Judge Carl West at one point summarized TCW's position by saying, "Your suggestion at the outset of this trial, in your opening statement, was that they took the Colonel Sanders recipe. And with that recipe, they were able to duplicate and do exactly the same thing."
But Gundlach attorney Mark Helm said his client's new DoubleLine funds were not the same as TCW's investments. He suggested that if Gundlach had used the same algorithms, the performance of both companies' funds would be identical.
"If you go to one Colonel Sanders, and you go to the other one, it's going to taste the same if the recipe is the same," Helm said.
WHAT'S THE HARM?
DoubleLine insists that the trade-secret theft accusations are unfair, pointing out that, under California law, the plaintiff must identify a trade secret, show that it was taken, that it was used, and that harm resulted.
"TCW has been unable to identify a single trade secret that was taken and used by DoubleLine or any of the defendants," said DoubleLine spokesperson Tony Knight.
While a TCW expert witness, Andrew Smith, told jurors that Gundlach's team downloaded secrets, he admitted to some ambiguity in what could be considered a trade secret.
"I think you're talking about gradations here between what's confidential, what's proprietary analytic, and what ultimately transpires to be a trade secret," Smith, executive managing director at Broadstreet Capital Partners, testified. "And there's a lot of gray, in terms of borderline between these various elements."

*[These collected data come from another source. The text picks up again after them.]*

[src/verilog/tsc_pkg.sv]
package tsc_pkg;
  // register pointer indices
  localparam logic [7:0]  TSC_IDX_CONFIG     = 8'h01;
  localparam logic [7:0]  TSC_IDX_HIGH_LIMIT = 8'h02;
  localparam logic [7:0]  TSC_IDX_LOW_LIMIT  = 8'h03;
  localparam logic [7:0]  TSC_IDX_CRIT_LIMIT = 8'h04;
  localparam logic [7:0]  TSC_IDX_TEMP       = 8'h05;
  // configuration field positions
  localparam int          TSC_CFG_HYSTERESIS_SELECT_HI    = 10;
  localparam int          TSC_CFG_HYSTERESIS_SELECT_LO    = 9;
  localparam int          TSC_CFG_PDOWN      = 8;
  localparam int          TSC_CFG_CRIT_LOCK  = 7;
  localparam int          TSC_CFG_ALARM_LOCK = 6;
  localparam int          TSC_CFG_CLEAR      = 5;
  localparam int          TSC_CFG_STATUS     = 4;
  localparam int          TSC_CFG_OUT_EN     = 3;
  localparam int          TSC_CFG_CRIT_ONLY  = 2;
  localparam int          TSC_CFG_POLARITY   = 1;
  localparam int          TSC_CFG_MODE       = 0;
  // temperature register status positions
  localparam int          TSC_TDR_CRIT       = 15;
  localparam int          TSC_TDR_HIGH       = 14;
  localparam int          TSC_TDR_LOW        = 13;
  localparam int          TSC_TEMP_W         = 13;
  // limits keep bits 12:2, temperature keeps bits 12:0 at full resolution
  localparam logic [12:0] TSC_LIMIT_MASK     = 13'h1FFC;
  localparam logic [12:0] TSC_TEMP_RES_MASK  = 13'h1FFF;
  localparam logic [15:0] TSC_REG_RESET      = 16'h0000;
  localparam logic [12:0] TSC_TEMP_RESET     = 13'h0000;
  // hysteresis in 0.0625 degree steps: 0, 1.5, 3, 6 degrees
  localparam logic [13:0] TSC_HYSTERESIS_SELECT_OFF       = 14'h0000;
  localparam logic [13:0] TSC_HYSTERESIS_SELECT_1P5       = 14'h0018;
  localparam logic [13:0] TSC_HYSTERESIS_SELECT_3P0       = 14'h0030;
  localparam logic [13:0] TSC_HYSTERESIS_SELECT_6P0       = 14'h0060;

  typedef enum logic [1:0] {
    TSC_HYSTERESIS_SELECT_NONE_SEL = 2'b00,
    TSC_HYSTERESIS_SELECT_1P5_SEL  = 2'b01,
    TSC_HYSTERESIS_SELECT_3P0_SEL  = 2'b10,
    TSC_HYSTERESIS_SELECT_6P0_SEL  = 2'b11
  } tsc_hysteresis_select_type;
endpackage : tsc_pkg

[src/verilog/tsc_sensor_regs.sv]
// Behaviour
// - config bits 15:11 ignore writes and read as zero
// - hysteresis field selects none, 1.5, 3 or 6 degrees
// - power-down zero updates reading per sample; one stops converter, holds reading
// - power-down cannot be set while a lock is set; clearing always allowed
// - critical lock blocks critical limit writes; only reset clears it
// - alarm lock blocks high and low limit writes; only reset clears it
// - either lock freezes hysteresis, output enable, polarity and mode bits
// - clear request clears recorded event in interrupt mode only; reads zero
// - above critical limit, clear request does not de-assert the alert
// - alert status is read-only, polarity independent, gated by output enable
// - output disabled: released for polarity zero, grounded for polarity one
// - critical-only zero: alarm or critical crossing; one: critical only
// - critical-only cannot be set while alarm lock is set
// - polarity zero active low, one active high
// - mode zero comparator, one interrupt
// - limits signed, sign bit 12, lsb 0.25 at bit 2, others zero
// - temperature signed in bits 12:0, lsb 0.0625, unsupported bits zero
// - critical status set when temperature at or above critical limit
// - high status set only when temperature strictly above high limit
// - low status set only when temperature strictly below low limit
// - reset clears power-down so conversion starts active
// - interrupt mode asserts on each window crossing, holds until cleared
// - comparator asserts outside window; critical-only asserts above critical, ignores clears
// - clear above critical limit is held and acts once temperature drops below it and to limit minus hysteresis
// - limits and temperature use two's complement encoding
`timescale 1ns/100ps
`default_nettype none
module tsc_sensor_regs
  import tsc_pkg::*;
(
  input  wire logic                  I_CLK,
  input  wire logic                  I_NRST,
  input  wire logic [7:0]            I_REG_INDEX,
  input  wire logic                  I_REG_WR,
  input  wire logic [15:0]           I_REG_WDATA,
  output logic      [15:0]           O_REG_RDATA,
  input  wire logic                  I_SAMPLE_VALID,
  input  wire logic [TSC_TEMP_W-1:0] I_SAMPLE_TEMP,
  output logic                       O_CONV_ENABLE,
  output logic                       O_EVENT_OUT,
  output logic                       O_EVENT_OE
);
  logic [1:0]            hysteresis_select_q;
  logic                  power_down_q;
  logic                  crit_lock_q;
  logic                  alarm_lock_q;
  logic                  out_en_q;
  logic                  crit_only_q;
  logic                  polarity_q;
  logic                  mode_q;
  logic [TSC_TEMP_W-1:0] high_limit_q;
  logic [TSC_TEMP_W-1:0] low_limit_q;
  logic [TSC_TEMP_W-1:0] crit_limit_q;
  logic [TSC_TEMP_W-1:0] temp_q;
  logic                  event_q;
  logic                  clear_pend_q;
  logic                  window_prev_q;
  logic                  asserted_q;
  logic [15:0]           rdata_q;

  logic                  lock_any;
  logic                  cfg_wr;
  logic                  clear_req;
  logic [13:0]           hysteresis_select_amount;
  logic                  crit_status;
  logic                  high_status;
  logic                  low_status;
  logic                  crit_trip;
  logic                  high_trip;
  logic                  low_trip;
  logic                  window_cond;
  logic                  clear_fire;
  logic                  event_set;
  logic                  asserted_d;
  logic                  alert_status;
  logic [15:0]           cfg_read;
  logic [15:0]           temp_read;
  logic                  high_wr;
  logic                  low_wr;
  logic                  crit_wr;
  logic [15:0]           rdata_d;

  assign lock_any  = crit_lock_q | alarm_lock_q;
  assign cfg_wr    = I_REG_WR && (I_REG_INDEX == TSC_IDX_CONFIG);
  assign clear_req = cfg_wr && I_REG_WDATA[TSC_CFG_CLEAR];
  // one decode per limit keeps the lock gating next to each register
  assign high_wr   = I_REG_WR && (I_REG_INDEX == TSC_IDX_HIGH_LIMIT);
  assign low_wr    = I_REG_WR && (I_REG_INDEX == TSC_IDX_LOW_LIMIT);
  assign crit_wr   = I_REG_WR && (I_REG_INDEX == TSC_IDX_CRIT_LIMIT);

  // configuration: frozen fields only move while no lock is set
  always_ff @(posedge I_CLK or negedge I_NRST) begin
    if (!I_NRST) begin
      hysteresis_select_q <= TSC_REG_RESET[TSC_CFG_HYSTERESIS_SELECT_HI:TSC_CFG_HYSTERESIS_SELECT_LO];
    end else if (cfg_wr && !lock_any) begin
      hysteresis_select_q <= I_REG_WDATA[TSC_CFG_HYSTERESIS_SELECT_HI:TSC_CFG_HYSTERESIS_SELECT_LO];
    end
  end

  always_ff @(posedge I_CLK or negedge I_NRST) begin
    if (!I_NRST) begin
      out_en_q   <= TSC_REG_RESET[TSC_CFG_OUT_EN];
      polarity_q <= TSC_REG_RESET[TSC_CFG_POLARITY];
      mode_q     <= TSC_REG_RESET[TSC_CFG_MODE];
    end else if (cfg_wr && !lock_any) begin
      out_en_q   <= I_REG_WDATA[TSC_CFG_OUT_EN];
      polarity_q <= I_REG_WDATA[TSC_CFG_POLARITY];
      mode_q     <= I_REG_WDATA[TSC_CFG_MODE];
    end
  end

  always_ff @(posedge I_CLK or negedge I_NRST) begin
    if (!I_NRST) begin
      power_down_q <= TSC_REG_RESET[TSC_CFG_PDOWN];
    end else if (cfg_wr) begin
      if (!I_REG_WDATA[TSC_CFG_PDOWN]) begin
        power_down_q <= 1'b0;
      end else if (!lock_any) begin
        power_down_q <= 1'b1;
      end
    end
  end

  // locks are sticky; a written zero is simply ignored
  always_ff @(posedge I_CLK or negedge I_NRST) begin
    if (!I_NRST) begin
      crit_lock_q <= TSC_REG_RESET[TSC_CFG_CRIT_LOCK];
    end else if (cfg_wr) begin
      crit_lock_q <= crit_lock_q | I_REG_WDATA[TSC_CFG_CRIT_LOCK];
    end
  end

  always_ff @(posedge I_CLK or negedge I_NRST) begin
    if (!I_NRST) begin
      alarm_lock_q <= TSC_REG_RESET[TSC_CFG_ALARM_LOCK];
    end else if (cfg_wr) begin
      alarm_lock_q <= alarm_lock_q | I_REG_WDATA[TSC_CFG_ALARM_LOCK];
    end
  end

  always_ff @(posedge I_CLK or negedge I_NRST) begin
    if (!I_NRST) begin
      crit_only_q <= TSC_REG_RESET[TSC_CFG_CRIT_ONLY];
    end else if (cfg_wr) begin
      if (!I_REG_WDATA[TSC_CFG_CRIT_ONLY]) begin
        crit_only_q <= 1'b0;
      end else if (!alarm_lock_q) begin
        crit_only_q <= 1'b1;
      end
    end
  end

  // limit registers, low two bits and bits above the sign dropped
  always_ff @(posedge I_CLK or negedge I_NRST) begin
    if (!I_NRST) begin
      high_limit_q <= TSC_REG_RESET[TSC_TEMP_W-1:0];
    end else if (high_wr && !alarm_lock_q) begin
      high_limit_q <= I_REG_WDATA[TSC_TEMP_W-1:0] & TSC_LIMIT_MASK;
    end
  end

  always_ff @(posedge I_CLK or negedge I_NRST) begin
    if (!I_NRST) begin
      low_limit_q <= TSC_REG_RESET[TSC_TEMP_W-1:0];
    end else if (low_wr && !alarm_lock_q) begin
      low_limit_q <= I_REG_WDATA[TSC_TEMP_W-1:0] & TSC_LIMIT_MASK;
    end
  end

  always_ff @(posedge I_CLK or negedge I_NRST) begin
    if (!I_NRST) begin
      crit_limit_q <= TSC_REG_RESET[TSC_TEMP_W-1:0];
    end else if (crit_wr && !crit_lock_q) begin
      crit_limit_q <= I_REG_WDATA[TSC_TEMP_W-1:0] & TSC_LIMIT_MASK;
    end
  end

  // reading held while powered down; converter told to stop
  always_ff @(posedge I_CLK or negedge I_NRST) begin
    if (!I_NRST) begin
      temp_q <= TSC_TEMP_RESET;
    end else if (I_SAMPLE_VALID && !power_down_q) begin
      temp_q <= I_SAMPLE_TEMP & TSC_TEMP_RES_MASK;
    end
  end

  assign O_CONV_ENABLE = !power_down_q;

  always_comb begin
    case (tsc_hysteresis_select_type'(hysteresis_select_q))
      TSC_HYSTERESIS_SELECT_NONE_SEL: hysteresis_select_amount = TSC_HYSTERESIS_SELECT_OFF;
      TSC_HYSTERESIS_SELECT_1P5_SEL:  hysteresis_select_amount = TSC_HYSTERESIS_SELECT_1P5;
      TSC_HYSTERESIS_SELECT_3P0_SEL:  hysteresis_select_amount = TSC_HYSTERESIS_SELECT_3P0;
      TSC_HYSTERESIS_SELECT_6P0_SEL:  hysteresis_select_amount = TSC_HYSTERESIS_SELECT_6P0;
      default:           hysteresis_select_amount = TSC_HYSTERESIS_SELECT_OFF;
    endcase
  end

  // comparisons read live register values, so a limit write acts at once
  tsc_limit_cmp #(.UPPER(1'b1), .INCL(1'b1)) u_crit_cmp (
    .i_clk    (I_CLK),
    .i_nrst   (I_NRST),
    .i_temp   (temp_q),
    .i_limit  (crit_limit_q),
    .i_hysteresis_select   (hysteresis_select_amount),
    .o_status (crit_status),
    .o_trip   (crit_trip)
  );

  tsc_limit_cmp #(.UPPER(1'b1), .INCL(1'b0)) u_high_cmp (
    .i_clk    (I_CLK),
    .i_nrst   (I_NRST),
    .i_temp   (temp_q),
    .i_limit  (high_limit_q),
    .i_hysteresis_select   (hysteresis_select_amount),
    .o_status (high_status),
    .o_trip   (high_trip)
  );

  tsc_limit_cmp #(.UPPER(1'b0), .INCL(1'b0)) u_low_cmp (
    .i_clk    (I_CLK),
    .i_nrst   (I_NRST),
    .i_temp   (temp_q),
    .i_limit  (low_limit_q),
    .i_hysteresis_select   (hysteresis_select_amount),
    .o_status (low_status),
    .o_trip   (low_trip)
  );

  assign window_cond = high_trip | low_trip;
  // a clear is only carried out once the critical condition has gone
  assign clear_fire  = (clear_req | clear_pend_q) && !crit_trip;
  assign event_set   = window_cond != window_prev_q;

  always_ff @(posedge I_CLK or negedge I_NRST) begin
    if (!I_NRST) begin
      window_prev_q <= 1'b0;
    end else begin
      window_prev_q <= window_cond;
    end
  end

  // pending clear only matters in interrupt mode without critical-only
  always_ff @(posedge I_CLK or negedge I_NRST) begin
    if (!I_NRST) begin
      clear_pend_q <= 1'b0;
    end else if (!mode_q || crit_only_q || clear_fire) begin
      clear_pend_q <= 1'b0;
    end else if (clear_req && crit_trip) begin
      clear_pend_q <= 1'b1;
    end
  end

  // recorded event: a new crossing beats a clear in the same cycle
  always_ff @(posedge I_CLK or negedge I_NRST) begin
    if (!I_NRST) begin
      event_q <= 1'b0;
    end else if (!mode_q || crit_only_q) begin
      event_q <= 1'b0;
    end else if (event_set) begin
      event_q <= 1'b1;
    end else if (clear_fire) begin
      event_q <= 1'b0;
    end
  end

  always_comb begin
    if (crit_only_q) begin
      asserted_d = crit_trip;
    end else if (!mode_q) begin
      asserted_d = window_cond | crit_trip;
    end else begin
      asserted_d = event_q | event_set | crit_trip;
    end
  end

  // shutdown freezes the alert state, a clear request may still drop it
  always_ff @(posedge I_CLK or negedge I_NRST) begin
    if (!I_NRST) begin
      asserted_q <= 1'b0;
    end else if (!power_down_q) begin
      asserted_q <= asserted_d;
    end else if (clear_fire && mode_q && !crit_only_q) begin
      asserted_q <= 1'b0;
    end
  end

  tsc_event_pin u_event_pin (
    .i_clk      (I_CLK),
    .i_nrst     (I_NRST),
    .i_asserted (asserted_q),
    .i_enable   (out_en_q),
    .i_polarity (polarity_q),
    .o_pin_out  (O_EVENT_OUT),
    .o_pin_oe   (O_EVENT_OE),
    .o_status   (alert_status)
  );

  always_comb begin
    cfg_read                                    = TSC_REG_RESET;
    cfg_read[TSC_CFG_HYSTERESIS_SELECT_HI:TSC_CFG_HYSTERESIS_SELECT_LO]   = hysteresis_select_q;
    cfg_read[TSC_CFG_PDOWN]                     = power_down_q;
    cfg_read[TSC_CFG_CRIT_LOCK]                 = crit_lock_q;
    cfg_read[TSC_CFG_ALARM_LOCK]                = alarm_lock_q;
    cfg_read[TSC_CFG_STATUS]                    = alert_status;
    cfg_read[TSC_CFG_OUT_EN]                    = out_en_q;
    cfg_read[TSC_CFG_CRIT_ONLY]                 = crit_only_q;
    cfg_read[TSC_CFG_POLARITY]                  = polarity_q;
    cfg_read[TSC_CFG_MODE]                      = mode_q;
  end

  always_comb begin
    temp_read                   = TSC_REG_RESET;
    temp_read[TSC_TEMP_W-1:0]   = temp_q;
    temp_read[TSC_TDR_CRIT]     = crit_status;
    temp_read[TSC_TDR_HIGH]     = high_status;
    temp_read[TSC_TDR_LOW]      = low_status;
  end

  // read mux; unmapped indices read zero
  always_comb begin
    case (I_REG_INDEX)
      TSC_IDX_CONFIG:     rdata_d = cfg_read;
      TSC_IDX_HIGH_LIMIT: rdata_d = {3'h0, high_limit_q};
      TSC_IDX_LOW_LIMIT:  rdata_d = {3'h0, low_limit_q};
      TSC_IDX_CRIT_LIMIT: rdata_d = {3'h0, crit_limit_q};
      TSC_IDX_TEMP:       rdata_d = temp_read;
      default:            rdata_d = TSC_REG_RESET;
    endcase
  end

  // one cycle of read latency gives the serial engine a settled word
  always_ff @(posedge I_CLK or negedge I_NRST) begin
    if (!I_NRST) begin
      rdata_q <= TSC_REG_RESET;
    end else begin
      rdata_q <= rdata_d;
    end
  end

  assign O_REG_RDATA = rdata_q;
endmodule : tsc_sensor_regs
`default_nettype wire

[src/verilog/tsc_limit_cmp.sv]
`timescale 1ns/100ps
`default_nettype none
module tsc_limit_cmp
  import tsc_pkg::*;
#(
  parameter bit UPPER = 1'b1,
  parameter bit INCL  = 1'b0
) (
  input  wire logic                  i_clk,
  input  wire logic                  i_nrst,
  input  wire logic [TSC_TEMP_W-1:0] i_temp,
  input  wire logic [TSC_TEMP_W-1:0] i_limit,
  input  wire logic [13:0]           i_hysteresis_select,
  output logic                       o_status,
  output logic                       o_trip
);
  logic signed [13:0] temp_s;
  logic signed [13:0] limit_s;
  logic signed [13:0] release_s;
  logic               trip_q;
  logic               trip_d;

  // sign-extend both to 14 bits so the hysteresis offset cannot wrap
  assign temp_s    = signed'({i_temp[TSC_TEMP_W-1], i_temp});
  assign limit_s   = signed'({i_limit[TSC_TEMP_W-1], i_limit});
  assign release_s = limit_s - signed'(i_hysteresis_select);

  // raw relation, unaffected by hysteresis or event settings
  always_comb begin
    if (UPPER) begin
      o_status = INCL ? (temp_s >= limit_s) : (temp_s > limit_s);
    end else begin
      o_status = temp_s < limit_s;
    end
  end

  // hysteresis only widens the release side of an upper limit
  always_comb begin
    if (!UPPER) begin
      trip_d = o_status;
    end else if (o_status) begin
      trip_d = 1'b1;
    end else if (temp_s <= release_s) begin
      trip_d = 1'b0;
    end else begin
      trip_d = trip_q;
    end
  end

  always_ff @(posedge i_clk or negedge i_nrst) begin
    if (!i_nrst) begin
      trip_q <= 1'b0;
    end else begin
      trip_q <= trip_d;
    end
  end

  assign o_trip = trip_d;
endmodule : tsc_limit_cmp
`default_nettype wire

[src/verilog/tsc_event_pin.sv]
`timescale 1ns/100ps
`default_nettype none
module tsc_event_pin
  import tsc_pkg::*;
(
  input  wire logic i_clk,
  input  wire logic i_nrst,
  input  wire logic i_asserted,
  input  wire logic i_enable,
  input  wire logic i_polarity,
  output logic      o_pin_out,
  output logic      o_pin_oe,
  output logic      o_status
);
  logic level_high;
  logic oe_q;

  // enabled: active low or high per polarity; disabled: released or grounded
  always_comb begin
    if (i_enable) begin
      level_high = i_polarity ? i_asserted : !i_asserted;
    end else begin
      level_high = !i_polarity;
    end
  end

  // open drain: only ever pulls low, the pull-up makes the high level
  always_ff @(posedge i_clk or negedge i_nrst) begin
    if (!i_nrst) begin
      oe_q <= 1'b0;
    end else begin
      oe_q <= !level_high;
    end
  end

  assign o_pin_out = 1'b0;
  assign o_pin_oe  = oe_q;
  assign o_status  = i_enable & i_asserted;
endmodule : tsc_event_pin
`default_nettype wire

The jury has looked bored when lawyers and witnesses dive into technical subjects such as source code. Even the public relations teams and legal aides in the audience tend to scroll through their mobile phones when the talk turns technical.
Juries, though, can make decisions on complicated subjects such as semiconductor design and software technology, as in the recent Oracle Corp vs. SAP copyright infringement case. SAP was initially ordered to pay Oracle $1.3 billion in damages, although the judge overseeing the case last week slashed that award.
Some trade-secrets cases can be criminal prosecutions. A former Goldman Sachs computer programer is serving an 8-year prison sentence after being convicted in December 2010 of stealing part of the bank's high-frequency trading code.
The key in the TCW/Gundlach trial may be which side creates a more compelling human story. The outcome could depend on whether jurors believe Gundlach created a new business from scratch through honest work, or if he cut corners by stealing from his former employer.
"A lot of these trade-secret cases do not make it into the courtroom," said Talley, of UC Berkeley, although "it is not that uncommon, actually, when someone leaves a financial services firm" for trade-secret litigation to result.